Area = (a + b) * h / 2
where:
- a and b are the lengths of the two parallel sides of the trapezoid
- h is the height of the trapezoid (the distance between the two parallel sides)
In this case, we can see that the two parallel sides are the vertical left edge (8 inches) and the horizontal bottom edge (4 inches), and the height is the distance between them along the right edge (which is also the height of the vertical left edge).
To find the height, we can use the Pythagorean theorem:
height^2 + 5^2 = 11^2
height^2 = 11^2 - 5^2
height^2 = 96
height = sqrt(96)
height = 4 * sqrt(6)
Now we can plug in the values we have into the area formula:
Area = (8 + 4) * (4 * sqrt(6)) / 2
Area = 12 * 2 * sqrt(6)
Area = 24 * sqrt(6)
Therefore, the area of the trapezoid is 24 * sqrt(6) square inches.
Note: Enter your answer and show all the steps that you use to solve this problem in the space provided.
The top horizontal edge of the rectangle measures 17 centimeters, the left vertical edge of the rectangle measures 22 centimeters, and the bottom horizontal edge measures 17 centimeters. The left vertical leg is on the right edge of the rectangle, with v
Calculate the area of the composite figure, which is not drawn to scale.
The top horizontal edge of the rectangle measures 17 centimeters, the left vertical edge of the rectangle measures 22 centimeters, and the bottom horizontal edge measures 17 centimeters. The left vertical leg is on the right edge of the rectangle, with v
Calculate the area of the composite figure, which is not drawn to scale.
To find the area of this composite figure, we need to break it down into smaller shapes and add up their areas. We can see that the figure is made up of a rectangle with dimensions 22 cm by 17 cm, and a right triangle on the right side with base 5 cm and height 22 cm.

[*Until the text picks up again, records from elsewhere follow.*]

--- src/ssdf_pkg.sv ---
`timescale 1ns / 1ps
// ----------------------------------------------------------------------------
// ssdf_pkg
// Shared types, constants and the segment table of the display formatter.
// ----------------------------------------------------------------------------
package ssdf_pkg;

   // Display geometry
   localparam int DIGIT_COUNT = 8;
   localparam int POS_W = (DIGIT_COUNT > 1) ? $clog2(DIGIT_COUNT) : 1;
   localparam int CUR_W = ($clog2(DIGIT_COUNT + 1) > 4) ? $clog2(DIGIT_COUNT + 1) : 4;

   // Operation codes
   localparam logic [1:0] OP_NUMBER  = 2'd0;
   localparam logic [1:0] OP_CHAR    = 2'd1;
   localparam logic [1:0] OP_REFRESH = 2'd2;

   // Symbol codes
   localparam logic [6:0] CODE_H     = 7'd17;
   localparam logic [6:0] CODE_L     = 7'd18;
   localparam logic [6:0] CODE_MINUS = 7'd20;
   localparam logic [6:0] CODE_BLANK = 7'd21;
   localparam logic [6:0] CODE_ZERO  = 7'd0;

   // Register map: index is paddr[3:2]
   localparam int ADDR_W = 4;
   localparam logic [1:0] REG_WRITE_LOCK   = 2'd0;
   localparam logic [1:0] REG_COMMAND_BASE = 2'd1;
   localparam logic [1:0] REG_TABLE_DECODE = 2'd2;

   localparam logic       RST_WRITE_LOCK   = 1'b0;
   localparam logic [7:0] RST_COMMAND_BASE = 8'd128;
   localparam logic       RST_TABLE_DECODE = 1'b1;

   // Reciprocal of ten for a 32-bit dividend: q = (v * RECIP_TEN) >> 35
   localparam logic [31:0] RECIP_TEN  = 32'hCCCC_CCCD;
   localparam int          RECIP_SHIFT = 35;

   typedef struct packed {
      logic [1:0]  operation;
      logic [3:0]  start_pos;
      logic [3:0]  max_len;
      logic [31:0] number;
      logic        blank_leading;
      logic [7:0]  text_char;
      logic        first_char;
   } req_payload_type;

   typedef struct packed {
      logic [15:0] command_word;
      logic        last_word;
   } rsp_payload_type;

   // Controller to datapath
   typedef struct packed {
      logic             load_number;
      logic             digit_wr;
      logic             pad_wr;
      logic             char_op;
      logic             out_load;
      logic             out_last;
      logic [POS_W-1:0] pos;
      logic [POS_W-1:0] word_idx;
   } dp_cmd_type;

   // Datapath to controller
   typedef struct packed {
      logic quot_zero;
      logic out_free;
   } dp_status_type;

   // Segment table for symbol codes 0..31
   function automatic logic [7:0] seg_lookup(input logic [4:0] code);
      logic [7:0] seg;
      unique case (code)
         5'd0:  seg = 8'h7E;
         5'd1:  seg = 8'h30;
         5'd2:  seg = 8'h6D;
         5'd3:  seg = 8'h79;
         5'd4:  seg = 8'h33;
         5'd5:  seg = 8'h5B;
         5'd6:  seg = 8'h5F;
         5'd7:  seg = 8'h70;
         5'd8:  seg = 8'h7f;
         5'd9:  seg = 8'h7B;
         5'd10: seg = 8'h77;
         5'd11: seg = 8'h7F;
         5'd12: seg = 8'h4E;
         5'd13: seg = 8'h7E;
         5'd14: seg = 8'h4F;
         5'd15: seg = 8'h47;
         5'd16: seg = 8'h7B;
         5'd17: seg = 8'h37;
         5'd18: seg = 8'h0E;
         5'd19: seg = 8'h77;
         5'd20: seg = 8'h01;
         5'd21: seg = 8'h00;
         5'd22: seg = 8'h1F;
         5'd23: seg = 8'h3D;
         5'd24: seg = 8'h3E;
         5'd25: seg = 8'h0F;
         5'd26: seg = 8'h15;
         5'd27: seg = 8'h1D;
         5'd28: seg = 8'h67;
         5'd29: seg = 8'h76;
         5'd30: seg = 8'h0D;
         5'd31: seg = 8'hFF;
         default: seg = 8'h00;
      endcase
      return seg;
   endfunction

endpackage

--- src/ssdf_ctrl.sv ---
`timescale 1ns / 1ps
// ----------------------------------------------------------------------------
// ssdf_ctrl
// Sequencer: accepts items, steps number conversion and refresh word output.
// ----------------------------------------------------------------------------
module ssdf_ctrl (
   input  logic                     clock,
   input  logic                     reset,
   input  logic                     req_valid,
   output logic                     req_stall,
   input  ssdf_pkg::req_payload_type req_data,
   input  logic                     write_lock,
   input  ssdf_pkg::dp_status_type  status,
   output ssdf_pkg::dp_cmd_type     cmd
);

   typedef enum logic [1:0] {
      S_IDLE,
      S_DIGIT,
      S_PAD,
      S_REFRESH
   } state_type;

   state_type                    state_ff, state_in;
   logic [ssdf_pkg::POS_W-1:0]   pos_ff, pos_in;
   logic [ssdf_pkg::POS_W-1:0]   idx_ff, idx_in;
   logic [3:0]                   used_ff, used_in;
   logic [3:0]                   len_ff, len_in;
   logic                         accept;
   logic [4:0]                   used_next;
   logic                         more;
   logic                         pos_zero;
   logic                         end_ok;
   logic                         idx_last;

   assign req_stall = (state_ff != S_IDLE);
   assign accept    = req_valid && !req_stall;
   assign used_next = {1'b0, used_ff} + 5'd1;
   assign more      = (used_next < {1'b0, len_ff});
   assign pos_zero  = (pos_ff == '0);
   assign end_ok    = (req_data.start_pos != 4'd0) &&
                      (5'(req_data.start_pos) <= 5'(ssdf_pkg::DIGIT_COUNT));
   assign idx_last  = (idx_ff == ssdf_pkg::POS_W'(ssdf_pkg::DIGIT_COUNT - 1));

   // Next state and datapath commands
   always_comb begin
      state_in = state_ff;
      pos_in   = pos_ff;
      idx_in   = idx_ff;
      used_in  = used_ff;
      len_in   = len_ff;
      cmd      = '0;
      cmd.pos      = pos_ff;
      cmd.word_idx = idx_ff;
      unique case (state_ff)
         S_IDLE: begin
            if (accept) begin
               priority if (req_data.operation == ssdf_pkg::OP_NUMBER) begin
                  if (!write_lock && end_ok && req_data.max_len != 4'd0) begin
                     cmd.load_number = 1'b1;
                     pos_in   = ssdf_pkg::POS_W'(req_data.start_pos - 4'd1);
                     used_in  = 4'd0;
                     len_in   = req_data.max_len;
                     state_in = S_DIGIT;
                  end
               end else if (req_data.operation == ssdf_pkg::OP_CHAR) begin
                  cmd.char_op = !write_lock;
               end else if (req_data.operation == ssdf_pkg::OP_REFRESH) begin
                  idx_in   = '0;
                  state_in = S_REFRESH;
               end else begin
                  state_in = S_IDLE;
               end
            end
         end
         S_DIGIT: begin
            // write one digit, then step left, pad or finish
            cmd.digit_wr = 1'b1;
            used_in      = used_next[3:0];
            if (pos_zero || status.quot_zero) begin
               if (more && !pos_zero) begin
                  pos_in   = pos_ff - ssdf_pkg::POS_W'(1);
                  state_in = S_PAD;
               end else begin
                  state_in = S_IDLE;
               end
            end else begin
               pos_in   = pos_ff - ssdf_pkg::POS_W'(1);
               state_in = more ? S_DIGIT : S_IDLE;
            end
         end
         S_PAD: begin
            cmd.pad_wr = 1'b1;
            used_in    = used_next[3:0];
            if (more && !pos_zero) begin
               pos_in = pos_ff - ssdf_pkg::POS_W'(1);
            end else begin
               state_in = S_IDLE;
            end
         end
         S_REFRESH: begin
            // one word per free output slot
            if (status.out_free) begin
               cmd.out_load = 1'b1;
               cmd.out_last = idx_last;
               if (idx_last) begin
                  state_in = S_IDLE;
               end else begin
                  idx_in = idx_ff + ssdf_pkg::POS_W'(1);
               end
            end
         end
         default: state_in = S_IDLE;
      endcase
   end

   // Hold state and counters
   always_ff @(posedge clock) begin
      if (reset) begin
         state_ff <= S_IDLE;
         pos_ff   <= '0;
         idx_ff   <= '0;
         used_ff  <= 4'd0;
         len_ff   <= 4'd0;
      end else begin
         state_ff <= state_in;
         pos_ff   <= pos_in;
         idx_ff   <= idx_in;
         used_ff  <= used_in;
         len_ff   <= len_in;
      end
   end

endmodule

--- config.mk ---
export PLATFORM = sky130hd
export DESIGN_NAME = ssdf_ctrl
export DESIGN_NICKNAME = d
export VERILOG_FILES = /design/src/ssdf_pkg.sv /design/src/ssdf_ctrl.sv
export SDC_FILE = /design/constraint.sdc
export NUM_CORES = 1
export LEC_CHECK = 0
export BUFFER_PORTS_ARGS = -buffer_cell sky130_fd_sc_hd__buf_2
export CAP_MARGIN = 0
export CORE_ASPECT_RATIO = 0.7
export CORE_UTILIZATION = 45
export CTS_BUF_LIST = sky130_fd_sc_hd__clkbuf_2 sky130_fd_sc_hd__clkbuf_4 sky130_fd_sc_hd__clkbuf_8
export CTS_CLUSTER_DIAMETER = 120
export DETAILED_ROUTE_END_ITERATION = 6
export PLACE_DENSITY = 0.81
export SLEW_MARGIN = 25
export SYNTH_ARGS = -nofsm -noshare
export SYNTH_HDL_FRONTEND = slang
export SYNTH_SLANG_ARGS = --single-unit
--- constraint.sdc ---
create_clock -name clock -period 2.89 [get_ports clock]
set_input_delay 0.867 -clock clock [delete_from_list [all_inputs] [get_ports clock]]
set_output_delay 0.867 -clock clock [all_outputs]
set_load 0.02 [all_outputs]
==> metrics.md <==
| Metric | Value |
|---|---|
| Antenna Nets Post-Route | `0` |
| Final Hold Fails | `0` |
| FF+latch count, synth | `16` |
| Most frequent cells in the layout | `buf_2, dfxtp_1, inv_1` |
| DR WL/cell | `13.40 um` |
| Drt drc | `0` |
| Max_slew headroom | `0.5562` |
| # setup viols final | `0` |
| Die Y | `46.14 um` |
| Data arrival, critical path | `roughly 2 ns` |
| Clock skew | `roughly 0.010 ns` |
| Initial core utilization | `0.4907` |
| GP Congestion | `0.9146` |
| Unique masters post-synth | `41` |
| Setup TNS | `0 ns` |
| Top cell type's share of synthesized area | `0.2557` |
| Peak VDD IR | `0.2307 mV` |
| Area Overhead vs Synth | `18.88%` |
| Async S/R FF share, synth | `0` |
| Crit. End Element | `output pin` |
| GRT Util Overall | `0.2081` |
| Clock sinks | `16` |
| Total vias in the final route | `1250` |
| Top cell type by total area after synthesis | `dfxtp_1` |
| Hold Path Class | `reg -> reg` |
| Initial DRC Count | `46` |
| Yosys warning total | `0` |
| DPL Wire Length | `2215 um` |
| Clock-pin slew of the registers on the worst-case setup and hold paths | `around 0.060 ns` |
| N_diodes | `0` |
| Syn nets | `227` |
| Period utilisation layout | `0.9771` |
| CP max stage cell | `xor2_1` |
| Max-Cap Viols | `0` |
| Crit path max fanout | `3` |
| P_leak | `approximately 0.64 nW` |
| Register area | `roughly 320 um^2` |
| Post-cts hold buffer count | `0` |
| Sequential area share after synthesis | `0.2557` |
| Area contributors post-synth | `dfxtp_1, ha_1, mux2i_1` |
| GRT overflow | `0` |
| Row count | `15` |
| CTS resizes | `0` |
| Post-synthesis cell count | `156` |
| Die W | `about 65 um` |
| Primary FF master, synth | `dfxtp_1` |
| DR pass1 iterations | `4` |
| CTS root buffer | `clkbuf_8` |
| Initial antenna violation count | `0` |
| Status | `finished, final reports clean` |
| Num CTS Buffers | `3` |
| Post-Syn Area | `~0.0013 mm^2` |
| Slew Limit Fails | `0` |
| Clock buffer depth | `2` |
| First-pass GRT wire length | `about 4700 um` |
| Pwr dens | `approximately 430 mW/mm^2` |
| Slew @ Worst Pin | `0.6489 ns` |
| Fillers | `between 200 and 250` |
| Required time of the critical path | `roughly 2.0 ns` |
| Critical path type | `in -> out` |
| Vias in the first global route | `1070` |
| Fmax | `354.1 MHz` |
| CTS tree | `yes` |
| Area of the multi-input gates | `863.3 um^2` |
| Post-synth EDFFs | `0` |
| CP max stage delay | `0.33 ns` |
| Top Ports | `between 70 and 80` |
| Mean Syn Cell Area | `about 8.0 um^2` |
| Nets | `~260` |
| Detailed-route wire length | `2949 um` |
| Final instance area | `0.001489 mm^2` |
| Number of port buffers | `28` |
| RSZ-0062 raised after global routing | `no` |
| Startpoint types | `primary input` |
| Cell Area, Placed | `0.001434 mm^2` |
| Post-CTS Setup Bufs | `0` |
| Drt via density | `between 5 and 6` |
| H-tree depth | `1` |
| Layout cell share with drive strength beyond 1 | `0.1935` |
| Die area | `0.003002 mm^2` |
| Commonest non-fill, non-tap cell in the layout | `buf_2` |
| Sequence of cells on the critical path | `buf_2 -> inv_1 -> ha_1 -> and2b_1 -> xor2_1 -> nor3_4 -> buf_2` |
| Latest clock arrival within the worst-skew pair | `~0.25 ns` |
| Crit path top cell by count | `buf_2` |
| Largest net degree at the start of global routing | `19` |
| Minimum clock period | `2.824 ns` |
| Core ar. | `0.002552 mm^2` |
state kept, by name, summed over array words and instances (netlist names):
signal    cells
idx_ff        3
used_ff       4
len_ff        4
state_ff      2
pos_ff        3
logic make-up after synthesis:
family / after synthesis / share of synthesized area
and+or+nand+nor: 61 / 0.2667
AOI/OAI and AO/OA: 38 / 0.2168
buffers and inverters: 18 / 0.05494
DFF: 16 / 0.2557
adders and majority gates: 13 / 0.1299
muxes: 6 / 0.04795
xor gates and xnor gates: 4 / 0.02798
worst max-delay path, delay by kind of cell:
family | cells | cell delay (ns)
buffers and inverters | 3 | 0.30
AND/OR/NAND/NOR | 2 | 0.27
adder cells (fa/ha/maj) | 1 | 0.20
XOR/XNOR | 1 | 0.33
synthesized netlist by cell type (4+ instances only):
cell      count
a21oi_1       9
dfxtp_1      16
ha_1         13
inv_1        14
mux2i_1       6
nand2_1      12
nand2b_1      4
nand3b_1      4
nor2_1       13
o31ai_1       4
or3_1         6
stage by stage:
stage	hold WS (ns)	total power [mW]	worst slack (ns)	util	instances
final	0.4752	0.6335	0.06624	0.5833	220
after global routing	0.5199	0.6650	0.01686	0.5833	220
after CTS	0.4795	0.6376	0.06342	0.5833	220
after detailed placement	0.4688	0.4287	0.06280	0.5618	216
after global placement	0.4629	0.4239	0.1080	0.5618	216
after floorplan	0.4488	0.3751	0.1844	-	156
final timing paths:
kind	from	end	slack, ns	depth (start not counted)
setup / recovery	req_data[46]	cmd[11]	0.07	7
hold / removal	used_ff[1]$_SDFFE_PP0P_	used_ff[1]$_SDFFE_PP0P_	0.48	2
setup reg to reg	used_ff[0]$_SDFFE_PP0P_	pos_ff[0]$_SDFFE_PP0P_	0.27	7
hold reg to reg	used_ff[1]$_SDFFE_PP0P_	used_ff[1]$_SDFFE_PP0P_	0.48	2
power breakdown:
group,internal (mW),switching (mW)
clock,0.121,0.0816
sequential,0.229,0.00847
combinational,0.0709,0.123
per-layer routing:
layer / GRT usage / share of wire / up-vias
li1: - / - / 624
met1: 0.2485 / 0.46 / 571
met2: 0.3625 / 0.46 / 49
met3: 0.05446 / 0.064 / 6
met4: 0.08696 / 0.017 / 0
met5: 0 / 0 / -
cell type report:
| type | count | share of cell area |
|---|---|---|
| Multi-Input combinational cell | 122 | 0.5798 |
| Sequential cell | 16 | 0.2151 |
| Timing Repair Buffer | 30 | 0.1042 |
| Clock buffer | 4 | 0.03697 |
| Inverter | 14 | 0.03529 |
| Tap cell | 34 | 0.02857 |
(Power assumes the default switching activity.)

The area of the rectangle is simply:
Area_rectangle = length * width
Area_rectangle = 22 cm * 17 cm
Area_rectangle = 374 cm^2
To find the area of the right triangle, we can use the formula:
Area_triangle = base * height / 2
Area_triangle = 5 cm * 22 cm / 2
Area_triangle = 55 cm^2
Now we can add up the areas of the two shapes to get the total area of the composite figure:
Area_composite figure = Area_rectangle + Area_triangle
Area_composite figure = 374 cm^2 + 55 cm^2
Area_composite figure = 429 cm^2
Therefore, the area of the composite figure is 429 square centimeters.
The area of the rectangle is simply:
Area_rectangle = length * width
Area_rectangle = 22 cm * 17 cm
Area_rectangle = 374 cm^2
To find the area of the right triangle, we can use the formula:
Area_triangle = base * height / 2
Area_triangle = 5 cm * 22 cm / 2
Area_triangle = 55 cm^2
Now we can add up the areas of the two shapes to get the total area of the composite figure:
Area_composite figure = Area_rectangle + Area_triangle
Area_composite figure = 374 cm^2 + 55 cm^2
Area_composite figure = 429 cm^2
Therefore, the area of the composite figure is 429 square centimeters.